In 2024, the State Library of New South Wales in Sydney presented an exhibition of over 200 artworks created by Dunera internees.

== Later service as a troopship ==
HMT Duneras next notable services were the Madagascar operations in September 1942, the Allied invasion of Sicily in July 1943, and in September 1944 she carried the headquarters staff for the US 7th Army for the invasion of southern France. After the Japanese surrender in 1945, Dunera transported occupation forces to Japan.
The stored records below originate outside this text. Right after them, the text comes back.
What follows belongs to an exercise in optimizing a design on an open flow for small area, a short achievable clock period and few clock cycles; a production flow would make more cautious choices.
Where RTL was checked, it was by simulation tests only, not by an equivalence proof against the original.

==> module add_sk, before the edit <==
module add_sk #(
    parameter W = 32,
    parameter L = 5         
) (
    input  [W-1:0] a,
    input  [W-1:0] b,
    input          ci,
    output [W-1:0] s
);
    wire [W-1:0] p = a ^ b;
    wire [W-1:0] g = a & b;
    wire [W-1:0] gg [0:L];
    wire [W-1:0] pp [0:L];
    assign gg[0] = {g[W-1:1], g[0] | p[0] & ci};
    assign pp[0] = p;
    genvar l, i;
    generate
        for (l = 0; l < L; l = l + 1) begin : lv
            for (i = 0; i < W; i = i + 1) begin : bt
                if ((i >> l) & 1) begin
                    localparam integer J = ((i >> l) << l) - 1;
                    assign gg[l+1][i] = gg[l][i] | pp[l][i] & gg[l][J];
                    assign pp[l+1][i] = pp[l][i] & pp[l][J];
                end else begin
                    assign gg[l+1][i] = gg[l][i];
                    assign pp[l+1][i] = pp[l][i];
                end
            end
        end
    endgenerate
    assign s = p ^ {gg[L][W-2:0], ci};
endmodule
clock: 13.5 ns
lec_check: 0
cap_margin: 20
core_margin: 2
core_utilization: 60
slew_margin: 20
synth_hierarchical: 1
synth_minimum_keep_size: 0
standard.sh (not shown) runs the stock make flow with config.mk's settings and CLKGATE_MAP_FILE= SYNTH_SCRIPT=/design/flow/synth_recipe.tcl, a recipe that flattens the netlist after the stock synthesis.
==> flow/flow/run.sh <==
#!/bin/bash
# The standard layout, with timing repair aimed at a shorter period than the
# clock's: the constraints are unchanged, repair_timing gets a setup margin
# and may resize cells to other footprints; the ports get plain buffers.
set -euo pipefail
bash standard.sh SETUP_SLACK_MARGIN=9.5 MATCH_CELL_FOOTPRINT=0 \
  "BUFFER_PORTS_ARGS=-buffer_cell sky130_fd_sc_hd__buf_2" finish > standard_flow.log 2>&1
Testbench counts at the start, summed over its fixed seeds: cycles 15,043.
This is an optimization exercise on Yosys and OpenROAD, whose aim is small area and a short achievable clock period, not a production implementation.
No functional check of the RTL was part of this run.
Power figures rest on the tool's default switching activity, not on a simulated workload.

===== design/flow/run.sh =====
#!/bin/bash
# synth_recipe.tcl (not shown) runs the flow's synth.tcl, then flattens the netlist and writes it again
# the make line also repeats each setting of config.mk as NAME=value (left out here)
make -C /OpenROAD-flow-scripts/flow DESIGN_CONFIG=/design/flow/config.mk WORK_HOME=/design/flow/orfs CLKGATE_MAP_FILE= SYNTH_SCRIPT=/design/flow/synth_recipe.tcl finish

===== design/flow/config.mk =====
export PLATFORM = sky130hd
export DESIGN_NAME = PPU_gen2
export DESIGN_NICKNAME = PPU_gen2
export VERILOG_FILES = /design/flow/design.v
export SDC_FILE = /design/flow/constraint.sdc
export NUM_CORES = 4
export LEC_CHECK = 0
export CAP_MARGIN = 20
export CORE_MARGIN = 2
export CORE_UTILIZATION = 40
export CTS_BUF_LIST = sky130_fd_sc_hd__clkbuf_8
export CTS_CLUSTER_SIZE = 30
export SETUP_SLACK_MARGIN = 5
export SLEW_MARGIN = 20
This is an optimization exercise on Yosys and OpenROAD, whose aim is small area and a short achievable clock period, not a production implementation.
The RTL was checked by simulation tests, not by an equivalence proof against the original design.

==> run a: inputs <==
// Lorenz_Encryptor_Top
module Lorenz_Encryptor_Top (
    input wire clk,
    input wire rst,
    input wire [7:0]  s_axis_key_tdata,    
    input wire        s_axis_key_tvalid,   
    output wire       s_axis_key_tready,   
    output wire [7:0] m_axis_key_tdata,    
    output wire       m_axis_key_tvalid,   
    input wire        m_axis_key_tready,   
    input wire [7:0]  s_axis_pixel_tdata,   
    input wire        s_axis_pixel_tvalid,  
    output wire       s_axis_pixel_tready,  
    output wire [7:0] m_axis_pixel_tdata,   
    output wire       m_axis_pixel_tvalid,  
    input wire        m_axis_pixel_tready,  
    output wire done
);
    wire [7:0] key_data_out;
    wire key_valid_out;
    wire key_ready_in;
    Lorenz_axi lorenz_inst (
        .clk(clk),
        .rst(rst),
        .key_valid(s_axis_key_tvalid),    
        .key_in(s_axis_key_tdata),        
        .tdata(key_data_out),             
        .tvalid(key_valid_out),           
  ...
export LEC_CHECK = 0
export ABC_AREA = 1
export CAP_MARGIN = 20
export CORE_MARGIN = 2
export CORE_UTILIZATION = 40
export SLEW_MARGIN = 20
export SYNTH_HIERARCHICAL = 1
export SYNTH_MINIMUM_KEEP_SIZE = 0
create_clock -name core_clock -period 22.0 [get_ports {clk}]
standard.sh (not shown) runs the stock make flow with config.mk's settings and CLKGATE_MAP_FILE= SYNTH_SCRIPT=/design/flow/synth_recipe.tcl, a recipe that flattens the netlist after the stock synthesis.
==> flow/flow/run.sh <==
#!/bin/bash
# The standard layout (standard synthesis included), with the timing
# repair steps aiming at a setup slack of SETUP_SLACK_MARGIN ns instead of 0.
# The make output goes to flow_standard.log; each step's own log is under orfs/logs.
set -uo pipefail
bash standard.sh SETUP_SLACK_MARGIN=11.5 TNS_END_PERCENT=0 finish > flow_standard.log 2>&1
==> run b: changes against run a <==
==> flow/flow/run.sh (replaced) <==
#!/bin/bash
# The standard layout (standard synthesis included), with the timing
# repair steps aiming at a setup slack of SETUP_SLACK_MARGIN ns instead of 0.
# The make output goes to flow_standard.log; each step's own log is under orfs/logs.
set -uo pipefail
bash standard.sh SETUP_SLACK_MARGIN=10 TNS_END_PERCENT=10 finish > flow_standard.log 2>&1
==> run c: changes against run a <==
--- a/flow/config.mk
+++ b/flow/config.mk
@@ -8,7 +8,7 @@
 export ABC_AREA = 1
 export CAP_MARGIN = 20
 export CORE_MARGIN = 2
-export CORE_UTILIZATION = 40
+export CORE_UTILIZATION = 50
 export SLEW_MARGIN = 20
 export SYNTH_HIERARCHICAL = 1
 export SYNTH_MINIMUM_KEEP_SIZE = 0
==> run notes <==
| item | run c | run b | run a |
|---|---|---|---|
| Worst reg2reg startpoint | lorenz_inst.z[17]$_DFF_PP0_ | lorenz_inst.bone[9]$_DFF_PP0_ | lorenz_inst.x[27]$_DFF_PP0_ |
| Die outline area | 183,000 sq um | 228,000 sq um | 228,000 sq um |
| Inserted Clock Buffers | 36 | 35 | 35 |
| Largest stage delay on the critical path | 0.62 ns | 0.63 ns | 0.68 ns |
| Final clock skew | 0.0938 ns | 0.0513 ns | 0.0459 ns |
| Resized cells post-CTS | 655 | 295 | 610 |
| Area of the multi-input gates | 79,800 sq um | 79,500 sq um | 80,200 sq um |
| Ant. Diodes | 13 | 3 | 3 |
| Detailed route wirelength on metal2 | 146 mm | 147 mm | 151 mm |
| Final cycle utilization of the critical path | 0.530 | 0.542 | 0.528 |
| Share of cell area taken by flip-flops and latches | 0.0606 | 0.0609 | 0.0601 |
| Start point of the worst hold path | lorenz_inst.y[42]$_DFF_PP0_ | lorenz_inst.y[43]$_DFF_PP0_ | lorenz_inst.y[43]$_DFF_PP0_ |
| Detailed-route via count | 73,900 | 72,400 | 73,900 |
| Outcome | timing/DRC/antenna clean | timing/DRC/antenna clean | timing/DRC/antenna clean |
| Wire length of the first global-routing pass | 516 mm | 501 mm | 526 mm |
| Buffers plus inverters on the worst setup path | 8 | 4 | 5 |
| Final Util | 0.559 | 0.445 | 0.452 |
| CLK BUF | 45 | 49 | 43 |
| Via count of the first global-routing pass | 77,800 | 76,600 | 78,700 |

==> separate check: timing with driven ports <==
No port has a modelled driver above. Below, the same layouts with a new extraction and two added sets of constraints. Step 1 assumes that a clkbuf_16 drives the clock port and a buf_2 every other input. Step 2, shift: input delay + t, output delay - t, t = (earliest + latest rising clock arrival at the registers) / 2. This alone moves slack from input paths to output paths. Three values: no drivers, after step 1, after step 2; two values: the first two.
run | shift t [ns] | setup WS [ns] | hold slack, ns | worst setup path after step 2 | pins driven straight from the clock port
run a | 0.712 | 10.384 / 10.384 / 10.384 | 0.473 / 0.473 / 0.473 | register to register | 1
run b | 0.712 | 10.072 / 10.072 / 10.072 | 0.469 / 0.469 / 0.469 | register to register | 1
run c | 0.762 | 10.329 / 10.329 / 10.329 | 0.475 / 0.475 / 0.475 | register to register | 1
After both steps setup and hold are still met in every run listed.
What follows belongs to an exercise in optimizing a design on an open flow for small area, a short achievable clock period and few clock cycles per item; a production flow would make more cautious choices. The RTL was checked by simulation tests, not by an equivalence proof against the original design.

## flow/run.sh

```bash
#!/bin/bash
# synth_recipe.tcl (not shown) runs the flow's synth.tcl, then flattens the netlist and writes it again
# the make line also repeats each setting of config.mk as NAME=value (left out here)
make -C /OpenROAD-flow-scripts/flow DESIGN_CONFIG=/design/flow/config.mk WORK_HOME=/design/flow/orfs CLKGATE_MAP_FILE= SYNTH_SCRIPT=/design/flow/synth_recipe.tcl finish
```

## flow/config.mk

```make
export PLATFORM = sky130hd
export DESIGN_NAME = softmax
export DESIGN_NICKNAME = softmax
export VERILOG_FILES = /design/flow/design.v
export SDC_FILE = /design/flow/constraint.sdc
export NUM_CORES = 4
export LEC_CHECK = 0
export CAP_MARGIN = 20
export CORE_MARGIN = 2
export CORE_UTILIZATION = 40
export SLEW_MARGIN = 20
```

## flow/constraint.sdc

```tcl
create_clock -name core_clock -period 16.0 [get_ports {clk}]
set_input_delay 3.2000 -clock core_clock [delete_from_list [all_inputs] [get_ports {clk}]]
set_output_delay 3.2000 -clock core_clock [all_outputs]
set_load 0.01 [all_outputs]
```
She was later employed to transport troops to and from the Suez Canal Zone.

==Post-war career==
In 1950/1951, Dunera was refitted by Barclay, Curle to improve her to postwar troopship specifications: her capacity was now 123 First Class, 95 Second Class, 100 Third Class and 831 troops; tonnages now 12,615 gross, 7,563 net and 3,675 tons deadweight.

The Ministry of Defence terminated Duneras trooping charter in 1960 and she was refitted by Palmers Shipbuilding and Iron Company at Hebburn-on-Tyne in early 1961 for the British India Steam Navigation Company in her new role as an educational cruise ship. New facilities (classrooms, swimming pool, games rooms, library and assembly rooms) were introduced. Her capacity became 187 cabin passengers and 834 children; , . Tam Dalyell, who later went on to become member of parliament for West Lothian, was director of studies on the ship between 1961 and 1962.

The Dunera was subsequently a cruise ship until November 1967, when it was sold to Revalorizacion de Materiales SA, and scrapped at Bilbao.